In 2009, based on these sources and others, 5,786 such cases were identified. Although the number of filings in 2008 may be understated, in 2009 wage- and-hour class action filings clearly increased by at least 40%. The number of reported wage-and-hour class action settlements and verdicts also increased, from 86 in 2008 to 124 in 2009, based on sources such as Employment Law 360, the Daily Labor Report, newspapers and a variety of other publications. The settlement amounts used are the gross settlements reported, including attorney fees and costs. Despite the increase in numbers of settlements and verdicts, however, the average settlement and verdict decreased slightly from $8,876,357 in 2008 to $8,236,499 in 2009. Additionally, the amount awarded per work week for a fulltime employee remained relatively constant, with $100 per work week representing the plaintiff’s “rule of thumb” for lawsuits filed for California workers and significantly less ($25 to $35 per work week) for non- California settlements.

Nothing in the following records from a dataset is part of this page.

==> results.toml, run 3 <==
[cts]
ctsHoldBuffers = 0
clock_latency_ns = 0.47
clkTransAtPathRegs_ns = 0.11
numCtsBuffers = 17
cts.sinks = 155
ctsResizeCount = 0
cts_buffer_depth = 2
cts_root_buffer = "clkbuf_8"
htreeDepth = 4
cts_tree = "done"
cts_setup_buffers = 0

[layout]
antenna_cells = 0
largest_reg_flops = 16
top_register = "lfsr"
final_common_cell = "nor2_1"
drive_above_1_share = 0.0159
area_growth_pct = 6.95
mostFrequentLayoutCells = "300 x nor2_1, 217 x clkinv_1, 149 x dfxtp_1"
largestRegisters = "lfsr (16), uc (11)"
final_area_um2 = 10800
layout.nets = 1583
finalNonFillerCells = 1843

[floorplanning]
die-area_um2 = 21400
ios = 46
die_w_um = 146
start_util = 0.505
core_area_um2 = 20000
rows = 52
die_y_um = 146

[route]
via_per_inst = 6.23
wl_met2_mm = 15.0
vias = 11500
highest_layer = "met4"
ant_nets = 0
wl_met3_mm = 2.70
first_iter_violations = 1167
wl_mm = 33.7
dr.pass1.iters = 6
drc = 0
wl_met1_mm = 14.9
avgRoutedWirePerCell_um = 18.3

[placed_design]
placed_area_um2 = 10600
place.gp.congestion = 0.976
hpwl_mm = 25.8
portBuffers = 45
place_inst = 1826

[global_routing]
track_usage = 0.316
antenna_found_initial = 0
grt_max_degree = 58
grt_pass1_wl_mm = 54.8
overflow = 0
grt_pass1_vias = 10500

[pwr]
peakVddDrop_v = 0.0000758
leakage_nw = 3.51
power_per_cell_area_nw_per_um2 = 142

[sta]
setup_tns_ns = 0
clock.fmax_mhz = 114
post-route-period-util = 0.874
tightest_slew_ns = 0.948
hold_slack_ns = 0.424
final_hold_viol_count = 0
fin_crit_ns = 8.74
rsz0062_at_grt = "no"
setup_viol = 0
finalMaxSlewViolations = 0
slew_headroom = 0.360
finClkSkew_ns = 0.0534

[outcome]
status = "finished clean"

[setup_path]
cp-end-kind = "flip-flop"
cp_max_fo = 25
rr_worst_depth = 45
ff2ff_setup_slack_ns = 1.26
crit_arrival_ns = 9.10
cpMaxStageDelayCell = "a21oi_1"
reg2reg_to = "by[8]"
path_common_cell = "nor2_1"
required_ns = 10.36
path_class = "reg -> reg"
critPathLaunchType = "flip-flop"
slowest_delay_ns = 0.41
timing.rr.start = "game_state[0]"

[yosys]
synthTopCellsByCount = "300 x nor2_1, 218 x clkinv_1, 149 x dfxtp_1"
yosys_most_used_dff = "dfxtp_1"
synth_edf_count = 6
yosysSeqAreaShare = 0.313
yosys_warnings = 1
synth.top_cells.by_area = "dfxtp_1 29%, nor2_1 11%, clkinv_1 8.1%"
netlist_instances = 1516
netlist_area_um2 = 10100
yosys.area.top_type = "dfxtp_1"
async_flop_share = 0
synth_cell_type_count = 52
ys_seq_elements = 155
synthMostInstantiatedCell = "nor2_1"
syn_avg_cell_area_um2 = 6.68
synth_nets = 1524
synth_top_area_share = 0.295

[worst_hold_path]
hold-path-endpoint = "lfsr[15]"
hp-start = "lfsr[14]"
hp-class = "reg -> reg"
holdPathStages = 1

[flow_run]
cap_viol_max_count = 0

The growth of wage-and-hour class actions has been matched by the Obama administration’s pledge to make wage-and-hour enforcement a priority. In September 2009, Secretary of Labor Hilda L. Solis announced, “Make no mistake, the DOL is back in the enforcement business.” CCH WorkWeek, Week of Sept. 21, 2009, http://hr.cch.com/netnews/ employment-law/emp092109.asp. This year, the DOL, together with advocacy groups, embarked on a “public awareness” program to inform workers about their rights. U.S. Department of Labor, Wage and Hour Division News Release, Nov. 19, 2009, www. dol.gov/opa/media/press/whd/whd20091452.htm . The DOL has hired 250 new investigators, a one-third increase. In 2008, the DOL found violations in 78% of its investigations and collected $185 million in back wages for 228,000 employees. See www.dol.gov/whd/ statistics/2008FiscalYear.htm . As DOL enforcement initiatives engage, these numbers may seem modest.

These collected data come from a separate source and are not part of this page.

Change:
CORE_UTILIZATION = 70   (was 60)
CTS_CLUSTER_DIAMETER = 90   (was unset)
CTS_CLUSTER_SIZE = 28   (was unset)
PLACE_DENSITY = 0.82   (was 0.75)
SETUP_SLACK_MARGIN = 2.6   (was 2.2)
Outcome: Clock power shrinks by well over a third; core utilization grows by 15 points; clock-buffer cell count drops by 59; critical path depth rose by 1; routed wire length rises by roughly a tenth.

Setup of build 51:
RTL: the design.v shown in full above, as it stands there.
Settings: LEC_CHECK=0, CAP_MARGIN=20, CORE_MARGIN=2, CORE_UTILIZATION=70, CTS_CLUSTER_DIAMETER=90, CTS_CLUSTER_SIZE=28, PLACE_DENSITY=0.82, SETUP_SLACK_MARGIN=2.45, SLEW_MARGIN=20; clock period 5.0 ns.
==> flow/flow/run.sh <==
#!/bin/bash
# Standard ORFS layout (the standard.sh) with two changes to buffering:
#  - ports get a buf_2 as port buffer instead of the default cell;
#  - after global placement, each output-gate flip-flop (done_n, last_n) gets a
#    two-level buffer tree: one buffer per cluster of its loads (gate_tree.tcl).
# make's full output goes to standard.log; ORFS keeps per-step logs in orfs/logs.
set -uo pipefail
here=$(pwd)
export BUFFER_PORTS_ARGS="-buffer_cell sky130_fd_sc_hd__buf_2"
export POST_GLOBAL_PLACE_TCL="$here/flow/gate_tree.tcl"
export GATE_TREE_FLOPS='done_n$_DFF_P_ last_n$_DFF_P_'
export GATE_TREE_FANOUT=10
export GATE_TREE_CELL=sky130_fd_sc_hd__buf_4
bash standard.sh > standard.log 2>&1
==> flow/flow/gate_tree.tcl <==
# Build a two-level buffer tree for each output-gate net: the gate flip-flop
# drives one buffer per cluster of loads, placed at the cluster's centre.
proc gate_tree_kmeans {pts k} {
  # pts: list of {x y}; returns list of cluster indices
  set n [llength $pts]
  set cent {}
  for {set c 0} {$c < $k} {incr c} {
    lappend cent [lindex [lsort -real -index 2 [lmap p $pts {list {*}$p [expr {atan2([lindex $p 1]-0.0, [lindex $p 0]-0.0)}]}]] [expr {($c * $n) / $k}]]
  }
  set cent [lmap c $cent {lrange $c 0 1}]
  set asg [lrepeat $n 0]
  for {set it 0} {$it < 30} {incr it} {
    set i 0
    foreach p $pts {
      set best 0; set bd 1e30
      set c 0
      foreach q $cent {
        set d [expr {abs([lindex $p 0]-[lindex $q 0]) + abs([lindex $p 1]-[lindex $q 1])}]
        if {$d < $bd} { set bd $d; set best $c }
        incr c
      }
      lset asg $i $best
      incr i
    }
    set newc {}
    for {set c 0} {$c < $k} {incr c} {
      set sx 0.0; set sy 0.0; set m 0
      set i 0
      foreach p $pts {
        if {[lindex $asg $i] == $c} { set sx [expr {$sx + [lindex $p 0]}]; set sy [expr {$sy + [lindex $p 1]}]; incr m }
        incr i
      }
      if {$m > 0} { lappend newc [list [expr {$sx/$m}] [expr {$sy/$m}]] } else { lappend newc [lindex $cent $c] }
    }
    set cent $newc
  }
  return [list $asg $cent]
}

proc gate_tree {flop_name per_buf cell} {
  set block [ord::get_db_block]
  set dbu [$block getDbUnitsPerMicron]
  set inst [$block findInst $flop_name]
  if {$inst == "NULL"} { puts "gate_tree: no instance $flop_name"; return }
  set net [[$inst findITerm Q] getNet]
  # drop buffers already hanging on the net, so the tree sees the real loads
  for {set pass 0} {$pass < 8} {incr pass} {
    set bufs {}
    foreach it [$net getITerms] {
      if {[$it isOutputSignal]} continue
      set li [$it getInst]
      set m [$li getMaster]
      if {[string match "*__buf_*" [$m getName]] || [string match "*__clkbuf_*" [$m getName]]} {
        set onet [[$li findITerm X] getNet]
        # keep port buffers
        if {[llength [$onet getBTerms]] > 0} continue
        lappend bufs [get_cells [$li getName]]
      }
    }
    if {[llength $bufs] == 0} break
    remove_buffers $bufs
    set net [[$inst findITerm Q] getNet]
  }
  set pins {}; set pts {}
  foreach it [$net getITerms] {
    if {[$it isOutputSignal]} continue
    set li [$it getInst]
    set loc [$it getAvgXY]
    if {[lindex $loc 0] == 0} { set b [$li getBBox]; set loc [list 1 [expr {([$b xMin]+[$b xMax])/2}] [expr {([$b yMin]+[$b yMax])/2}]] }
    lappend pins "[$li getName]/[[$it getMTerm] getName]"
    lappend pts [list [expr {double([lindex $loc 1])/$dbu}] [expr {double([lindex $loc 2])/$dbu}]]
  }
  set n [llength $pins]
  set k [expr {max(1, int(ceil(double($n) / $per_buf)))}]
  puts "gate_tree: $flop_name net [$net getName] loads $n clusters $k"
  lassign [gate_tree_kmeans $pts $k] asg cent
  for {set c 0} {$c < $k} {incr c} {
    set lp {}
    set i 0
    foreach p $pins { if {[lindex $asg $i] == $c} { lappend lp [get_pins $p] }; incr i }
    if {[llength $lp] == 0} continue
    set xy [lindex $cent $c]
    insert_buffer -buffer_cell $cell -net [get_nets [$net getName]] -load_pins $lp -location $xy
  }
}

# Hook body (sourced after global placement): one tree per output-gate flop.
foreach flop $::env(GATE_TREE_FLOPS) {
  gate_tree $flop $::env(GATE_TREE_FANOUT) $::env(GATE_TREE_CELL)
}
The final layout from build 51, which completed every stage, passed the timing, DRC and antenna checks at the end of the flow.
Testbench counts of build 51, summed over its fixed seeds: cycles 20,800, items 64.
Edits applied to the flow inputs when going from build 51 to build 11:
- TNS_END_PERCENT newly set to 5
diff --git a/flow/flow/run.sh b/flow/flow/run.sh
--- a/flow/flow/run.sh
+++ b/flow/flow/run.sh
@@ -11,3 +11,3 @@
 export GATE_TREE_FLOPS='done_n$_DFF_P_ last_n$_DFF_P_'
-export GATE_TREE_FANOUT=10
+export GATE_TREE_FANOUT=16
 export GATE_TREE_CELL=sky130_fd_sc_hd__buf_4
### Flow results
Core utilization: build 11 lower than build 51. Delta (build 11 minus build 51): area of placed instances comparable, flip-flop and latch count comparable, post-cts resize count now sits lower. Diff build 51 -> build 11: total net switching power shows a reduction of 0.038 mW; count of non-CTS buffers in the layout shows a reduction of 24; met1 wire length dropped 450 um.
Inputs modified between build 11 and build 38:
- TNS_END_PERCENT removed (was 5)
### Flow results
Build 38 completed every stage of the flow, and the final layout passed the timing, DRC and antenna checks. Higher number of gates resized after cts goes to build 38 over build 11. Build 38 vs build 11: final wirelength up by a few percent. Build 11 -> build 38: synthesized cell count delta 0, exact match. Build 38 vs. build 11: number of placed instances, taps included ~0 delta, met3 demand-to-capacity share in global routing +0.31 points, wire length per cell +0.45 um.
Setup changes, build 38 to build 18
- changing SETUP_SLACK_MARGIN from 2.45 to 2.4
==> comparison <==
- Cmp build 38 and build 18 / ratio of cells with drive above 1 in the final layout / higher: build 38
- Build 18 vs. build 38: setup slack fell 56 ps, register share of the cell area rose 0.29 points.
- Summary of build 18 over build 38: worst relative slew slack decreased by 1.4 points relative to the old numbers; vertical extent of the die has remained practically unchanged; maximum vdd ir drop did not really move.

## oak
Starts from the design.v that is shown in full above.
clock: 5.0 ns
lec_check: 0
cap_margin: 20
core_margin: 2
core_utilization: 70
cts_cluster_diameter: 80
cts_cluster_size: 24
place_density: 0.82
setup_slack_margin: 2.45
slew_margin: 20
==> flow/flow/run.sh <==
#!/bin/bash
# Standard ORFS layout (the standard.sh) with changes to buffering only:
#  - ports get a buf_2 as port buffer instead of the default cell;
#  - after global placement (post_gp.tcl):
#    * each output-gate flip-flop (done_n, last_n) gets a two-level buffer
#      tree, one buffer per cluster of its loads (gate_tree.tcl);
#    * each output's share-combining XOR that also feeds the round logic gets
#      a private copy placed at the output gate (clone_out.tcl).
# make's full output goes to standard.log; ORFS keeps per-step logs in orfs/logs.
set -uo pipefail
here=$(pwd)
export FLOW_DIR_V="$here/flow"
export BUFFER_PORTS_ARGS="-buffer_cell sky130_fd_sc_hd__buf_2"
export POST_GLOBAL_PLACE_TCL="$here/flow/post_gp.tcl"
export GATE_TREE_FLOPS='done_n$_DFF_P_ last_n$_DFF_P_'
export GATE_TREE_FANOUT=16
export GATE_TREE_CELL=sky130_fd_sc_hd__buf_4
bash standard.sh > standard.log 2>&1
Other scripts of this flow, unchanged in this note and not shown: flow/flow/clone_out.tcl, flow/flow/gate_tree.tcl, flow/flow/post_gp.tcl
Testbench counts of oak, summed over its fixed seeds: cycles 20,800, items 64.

To picture what has occurred, imagine a highway with 50-year-old speed laws, only an occasional highway patrol car monitoring traffic and many drivers who are used to years of traveling in excess of the speed limit. Suddenly, 250 new patrol officers arrive armed with tracking radar. Strict compliance with the decades- old speed law would become essential. This is exactly what is happening with wage and hour enforcement. Although the law has remained the same, class actions


and government compliance efforts are skyrocketing, causing everything to change. Until 2009, California led the nation both in number of wage-and-hour class actions and size of settlements. Between 2000 and 2005, employment class actions in California state courts grew more than any other type of class action, increasing by 313.8%. See www.courtinfo.ca.gov/ reference/caclassactlit.htm . Most cases were filed under California’s unique state wage laws, which are generally broader than the FLSA and provide greater penalties and damages.


Although many employers believed their FLSA-based pay practices had merely hit uniquely California land mines, such as more stringent exemption requirements, pay issues were percolating on the East Coast and in the Midwest. Exemption from overtime, independent contractor status, off-the-clock work, commissions, tip pooling, travel time, pre-and post-work activities and meal periods were being raised as issues in employment litigation everywhere under the FLSA and various state laws. By 2009, more wage and hour class actions were filed in Florida than California, and every state recorded such lawsuits. Illinois, New York and Texas saw significant growth, totaling more than 1,200. Filings in Alabama, Georgia, Illinois, New Jersey, Ohio, Oregon and Pennsylvania reached triple digits. By the end of 2010, more than half of the wage-and-hour class actions will be filed outside of California and Florida, with accelerated growth in populous East Coast and Midwestern states.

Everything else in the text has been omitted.